インプラントと頭蓋骨の間にクイックシールの薄い層を適用して、歯科用セメントが頭蓋骨の下に浸透するのを防ぎます。クイックシールが硬化したら、頭蓋骨の表面、クイックシールの表面、インプラントの表面に均等にスーパーボンドを塗布します。スーパーボンドが硬化したら、スーパーボンド以上の入れ歯ベース樹脂を塗布し、手術開始時に行った切開部の周りの皮膚を塗布します。
入れ歯ベース樹脂を硬化させた後、インプラントの周りの樹脂の上にヘッドプレートを置き、イメージングカニューレで濃縮します。ヘッドプレートの周りと上に入れ歯ベース樹脂を塗布して、その位置を固定します。数分間治しましょう。

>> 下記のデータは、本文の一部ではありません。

Background: an optimization exercise with open tools, aiming at small area, a short achievable clock period and few clock cycles. Do not read the settings as production practice. Only simulation tests tie the RTL to the original design; equivalence was not proved. Power is estimated from default activity; no workload was simulated.

--- design/flow/config.mk ---
export PLATFORM = sky130hd
export DESIGN_NAME = gun
export DESIGN_NICKNAME = gun
export VERILOG_FILES = /design/flow/design.v
export SDC_FILE = /design/flow/constraint.sdc
export NUM_CORES = 4
export LEC_CHECK = 0
export CAP_MARGIN = 20
export CORE_MARGIN = 2
export CORE_UTILIZATION = 40
export SLEW_MARGIN = 20
--- design/flow/design.v ---
module gun_st1(input [7:0] a, input [6:0] b, output [8:0] v);
    reg [7:0] s;
    always @(*) begin
        case (a)
            8'd0: s = 8'd0;
            8'd1: s = 8'd1;
            8'd2: s = 8'd4;
            8'd3: s = 8'd9;
            8'd4: s = 8'd16;
            8'd5: s = 8'd25;
            8'd6: s = 8'd36;
            8'd7: s = 8'd49;
            8'd8: s = 8'd64;
            8'd9: s = 8'd81;
            8'd10: s = 8'd100;
            8'd11: s = 8'd121;
            8'd12: s = 8'd144;
            8'd13: s = 8'd169;
            8'd14: s = 8'd196;
            8'd15: s = 8'd225;
            8'd16: s = 8'd0;
            8'd17: s = 8'd33;
            8'd18: s = 8'd68;
            8'd19: s = 8'd105;
            8'd20: s = 8'd144;
            8'd21: s = 8'd185;
            8'd22: s = 8'd228;
            8'd23: s = 8'd17;
            8'd24: s = 8'd64;
            8'd25: s = 8'd113;
            8'd26: s = 8'd164;
            8'd27: s = 8'd217;
            8'd28: s = 8'd16;
            8'd29: s = 8'd73;
            8'd30: s = 8'd132;
            8'd31: s = 8'd193;
            8'd32: s = 8'd0;
            8'd33: s = 8'd65;
            8'd34: s = 8'd132;
            8'd35: s = 8'd201;
            8'd36: s = 8'd16;
            8'd37: s = 8'd89;
            8'd38: s = 8'd164;
            8'd39: s = 8'd241;
            8'd40: s = 8'd64;
            8'd41: s = 8'd145;
            8'd42: s = 8'd228;
            8'd43: s = 8'd57;
            8'd44: s = 8'd144;
            8'd45: s = 8'd233;
            8'd46: s = 8'd68;
            8'd47: s = 8'd161;
            8'd48: s = 8'd0;
            8'd49: s = 8'd97;
            8'd50: s = 8'd196;
            8'd51: s = 8'd41;
            8'd52: s = 8'd144;
            8'd53: s = 8'd249;
            8'd54: s = 8'd100;
            8'd55: s = 8'd209;
            8'd56: s = 8'd64;
            8'd57: s = 8'd177;
            8'd58: s = 8'd36;
            8'd59: s = 8'd153;
            8'd60: s = 8'd16;
            8'd61: s = 8'd137;
            8'd62: s = 8'd4;
            8'd63: s = 8'd129;
            8'd64: s = 8'd0;
            8'd65: s = 8'd129;
            8'd66: s = 8'd4;
            8'd67: s = 8'd137;
            8'd68: s = 8'd16;
            8'd69: s = 8'd153;
            8'd70: s = 8'd36;
            8'd71: s = 8'd177;
            8'd72: s = 8'd64;
            8'd73: s = 8'd209;
            8'd74: s = 8'd100;
            8'd75: s = 8'd249;
            8'd76: s = 8'd144;
            8'd77: s = 8'd41;
            8'd78: s = 8'd196;
            8'd79: s = 8'd97;
            8'd80: s = 8'd0;
            8'd81: s = 8'd161;
            8'd82: s = 8'd68;
            8'd83: s = 8'd233;
            8'd84: s = 8'd144;
            8'd85: s = 8'd57;
            8'd86: s = 8'd228;
            8'd87: s = 8'd145;
            8'd88: s = 8'd64;
            8'd89: s = 8'd241;
            8'd90: s = 8'd164;
            8'd91: s = 8'd89;
            8'd92: s = 8'd16;
            8'd93: s = 8'd201;
            8'd94: s = 8'd132;
            8'd95: s = 8'd65;
            8'd96: s = 8'd0;
            8'd97: s = 8'd193;
            8'd98: s = 8'd132;
            8'd99: s = 8'd73;
            8'd100: s = 8'd16;
            8'd101: s = 8'd217;
            8'd102: s = 8'd164;
            8'd103: s = 8'd113;
            8'd104: s = 8'd64;
            8'd105: s = 8'd17;
            8'd106: s = 8'd228;
            8'd107: s = 8'd185;
            8'd108: s = 8'd144;
            8'd109: s = 8'd105;
            8'd110: s = 8'd68;
            8'd111: s = 8'd33;
            8'd112: s = 8'd0;
            8'd113: s = 8'd225;
            8'd114: s = 8'd196;
            8'd115: s = 8'd169;
            8'd116: s = 8'd144;
            8'd117: s = 8'd121;
            8'd118: s = 8'd100;
            8'd119: s = 8'd81;
            8'd120: s = 8'd64;
            8'd121: s = 8'd49;
            8'd122: s = 8'd36;
            8'd123: s = 8'd25;
            8'd124: s = 8'd16;
            8'd125: s = 8'd9;
            8'd126: s = 8'd4;
            8'd127: s = 8'd1;
            8'd128: s = 8'd0;
            8'd129: s = 8'd129;
            8'd130: s = 8'd4;
            8'd131: s = 8'd137;
            8'd132: s = 8'd16;
            8'd133: s = 8'd153;
            8'd134: s = 8'd36;
            8'd135: s = 8'd177;
            8'd136: s = 8'd64;
            8'd137: s = 8'd209;
            8'd138: s = 8'd100;
            8'd139: s = 8'd249;
            8'd140: s = 8'd144;
            8'd141: s = 8'd41;
            8'd142: s = 8'd196;
            8'd143: s = 8'd97;
            8'd144: s = 8'd0;
            8'd145: s = 8'd161;
            8'd146: s = 8'd68;
            8'd147: s = 8'd233;
            8'd148: s = 8'd144;
            8'd149: s = 8'd57;
            8'd150: s = 8'd228;
            8'd151: s = 8'd145;
            8'd152: s = 8'd64;
            8'd153: s = 8'd241;
            8'd154: s = 8'd164;
            8'd155: s = 8'd89;
            8'd156: s = 8'd16;
            8'd157: s = 8'd201;
            8'd158: s = 8'd132;
            8'd159: s = 8'd65;
            8'd160: s = 8'd0;
            8'd161: s = 8'd193;
            8'd162: s = 8'd132;
            8'd163: s = 8'd73;
            8'd164: s = 8'd16;
            8'd165: s = 8'd217;
            8'd166: s = 8'd164;
            8'd167: s = 8'd113;
            8'd168: s = 8'd64;
            8'd169: s = 8'd17;
            8'd170: s = 8'd228;
            8'd171: s = 8'd185;
            8'd172: s = 8'd144;
            8'd173: s = 8'd105;
            8'd174: s = 8'd68;
            8'd175: s = 8'd33;
            8'd176: s = 8'd0;
            8'd177: s = 8'd225;
            8'd178: s = 8'd196;
            8'd179: s = 8'd169;
            8'd180: s = 8'd144;
            8'd181: s = 8'd121;
            8'd182: s = 8'd100;
            8'd183: s = 8'd81;
            8'd184: s = 8'd64;
            8'd185: s = 8'd49;
            8'd186: s = 8'd36;
            8'd187: s = 8'd25;
            8'd188: s = 8'd16;
            8'd189: s = 8'd9;
            8'd190: s = 8'd4;
            8'd191: s = 8'd1;
            8'd192: s = 8'd0;
            8'd193: s = 8'd1;
            8'd194: s = 8'd4;
            8'd195: s = 8'd9;
            8'd196: s = 8'd16;
            8'd197: s = 8'd25;
            8'd198: s = 8'd36;
            8'd199: s = 8'd49;
            8'd200: s = 8'd64;
            8'd201: s = 8'd81;
            8'd202: s = 8'd100;
            8'd203: s = 8'd121;
            8'd204: s = 8'd144;
            8'd205: s = 8'd169;
            8'd206: s = 8'd196;
            8'd207: s = 8'd225;
            8'd208: s = 8'd0;
            8'd209: s = 8'd33;
            8'd210: s = 8'd68;
            8'd211: s = 8'd105;
            8'd212: s = 8'd144;
            8'd213: s = 8'd185;
            8'd214: s = 8'd228;
            8'd215: s = 8'd17;
            8'd216: s = 8'd64;
            8'd217: s = 8'd113;
            8'd218: s = 8'd164;
            8'd219: s = 8'd217;
            8'd220: s = 8'd16;
            8'd221: s = 8'd73;
            8'd222: s = 8'd132;
            8'd223: s = 8'd193;
            8'd224: s = 8'd0;
            8'd225: s = 8'd65;
            8'd226: s = 8'd132;
            8'd227: s = 8'd201;
            8'd228: s = 8'd16;
            8'd229: s = 8'd89;
            8'd230: s = 8'd164;
            8'd231: s = 8'd241;
            8'd232: s = 8'd64;
            8'd233: s = 8'd145;
            8'd234: s = 8'd228;
            8'd235: s = 8'd57;
            8'd236: s = 8'd144;
            8'd237: s = 8'd233;
            8'd238: s = 8'd68;
            8'd239: s = 8'd161;
            8'd240: s = 8'd0;
            8'd241: s = 8'd97;
            8'd242: s = 8'd196;
            8'd243: s = 8'd41;
            8'd244: s = 8'd144;
            8'd245: s = 8'd249;
            8'd246: s = 8'd100;
            8'd247: s = 8'd209;
            8'd248: s = 8'd64;
            8'd249: s = 8'd177;
            8'd250: s = 8'd36;
            8'd251: s = 8'd153;
            8'd252: s = 8'd16;
            8'd253: s = 8'd137;
            8'd254: s = 8'd4;
            8'd255: s = 8'd129;
        endcase
    end
    assign v = {2'b00, b} + {1'b0, s};
endmodule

撮像窓へのアクセスが対物レンズであることを確実にするために、カニューレの周りに厚いセメント層を構築しないでください。入れ歯ベース樹脂を希釈して粘度を下げ、アプリケータで手が届きにくい空洞を満たします。断熱したゴムテープを窓の上にそっと置き、窓を動物のバンディングによる汚染から守ります。
高速グリーン染料ストック溶液を追加して、PCRチューブで1~9の比で所望の塊に希釈します。600ナノリットルのウイルス溶液を取り出し、ダミーカニューレを取り除き、内部カニューレを注射注射器に挿入してガイドカニューレに挿入します。1分あたり15ナノリットルの速度でウイルスを注入し、合計で10分間。
ウイルスが窓の下に広がるように、内部カニューレを10分間接続し続けます。ガイドカニューレから内側のカニューレをそっと取り出し、ダミーカニューレで再現します。マウスを4%イオブルランで数分間誘導する。
ヘッドプレートをヘッドフォークに固定し、ヘッドフォークをトレッドミルに固定します。低倍率対物レンズを使用して、機能的イメージング用のフィルタビューに最適なビューを見つけます。次に、より高い対物レンズに切り替えて、単一細胞の解像度でニューロンの活動を記録します。
カルシウムイメージングの場合、グリーン蛍光は、標準GFPフィルターセンスを使用して市販の470ナノメートルLEDによって励起された。蛍光痕を得るために、対象となる領域は、ニューロン細胞質量に対応し、手動でセグメント化し、ImageJソフトウェアによって分析した。40 Xレンズを用いた電圧撮像については、830ヘルツ取得速度で近赤外チャンネルで光学電圧記録を行った。
自発的な神経活動の記録は25,000フレームまで続いた。ここでは、マウスの振る舞いにおけるA1領域としての海馬の長期イメージング方法について説明する。この方法は、慢性移植に基づいています。
今、カスタムメイドのイメージングウィンドウは、また、対象ニューロンに直接ウイルスや薬物の標的管理を可能にします。我々は、記載されたプロトコルが、シンプルで手頃な価格の1光子イメージングセットアップを使用して、マウスを振る舞う海馬における高い空間的時間分解能を有する神経活動の調査を容易にする研究を促進すると考えている。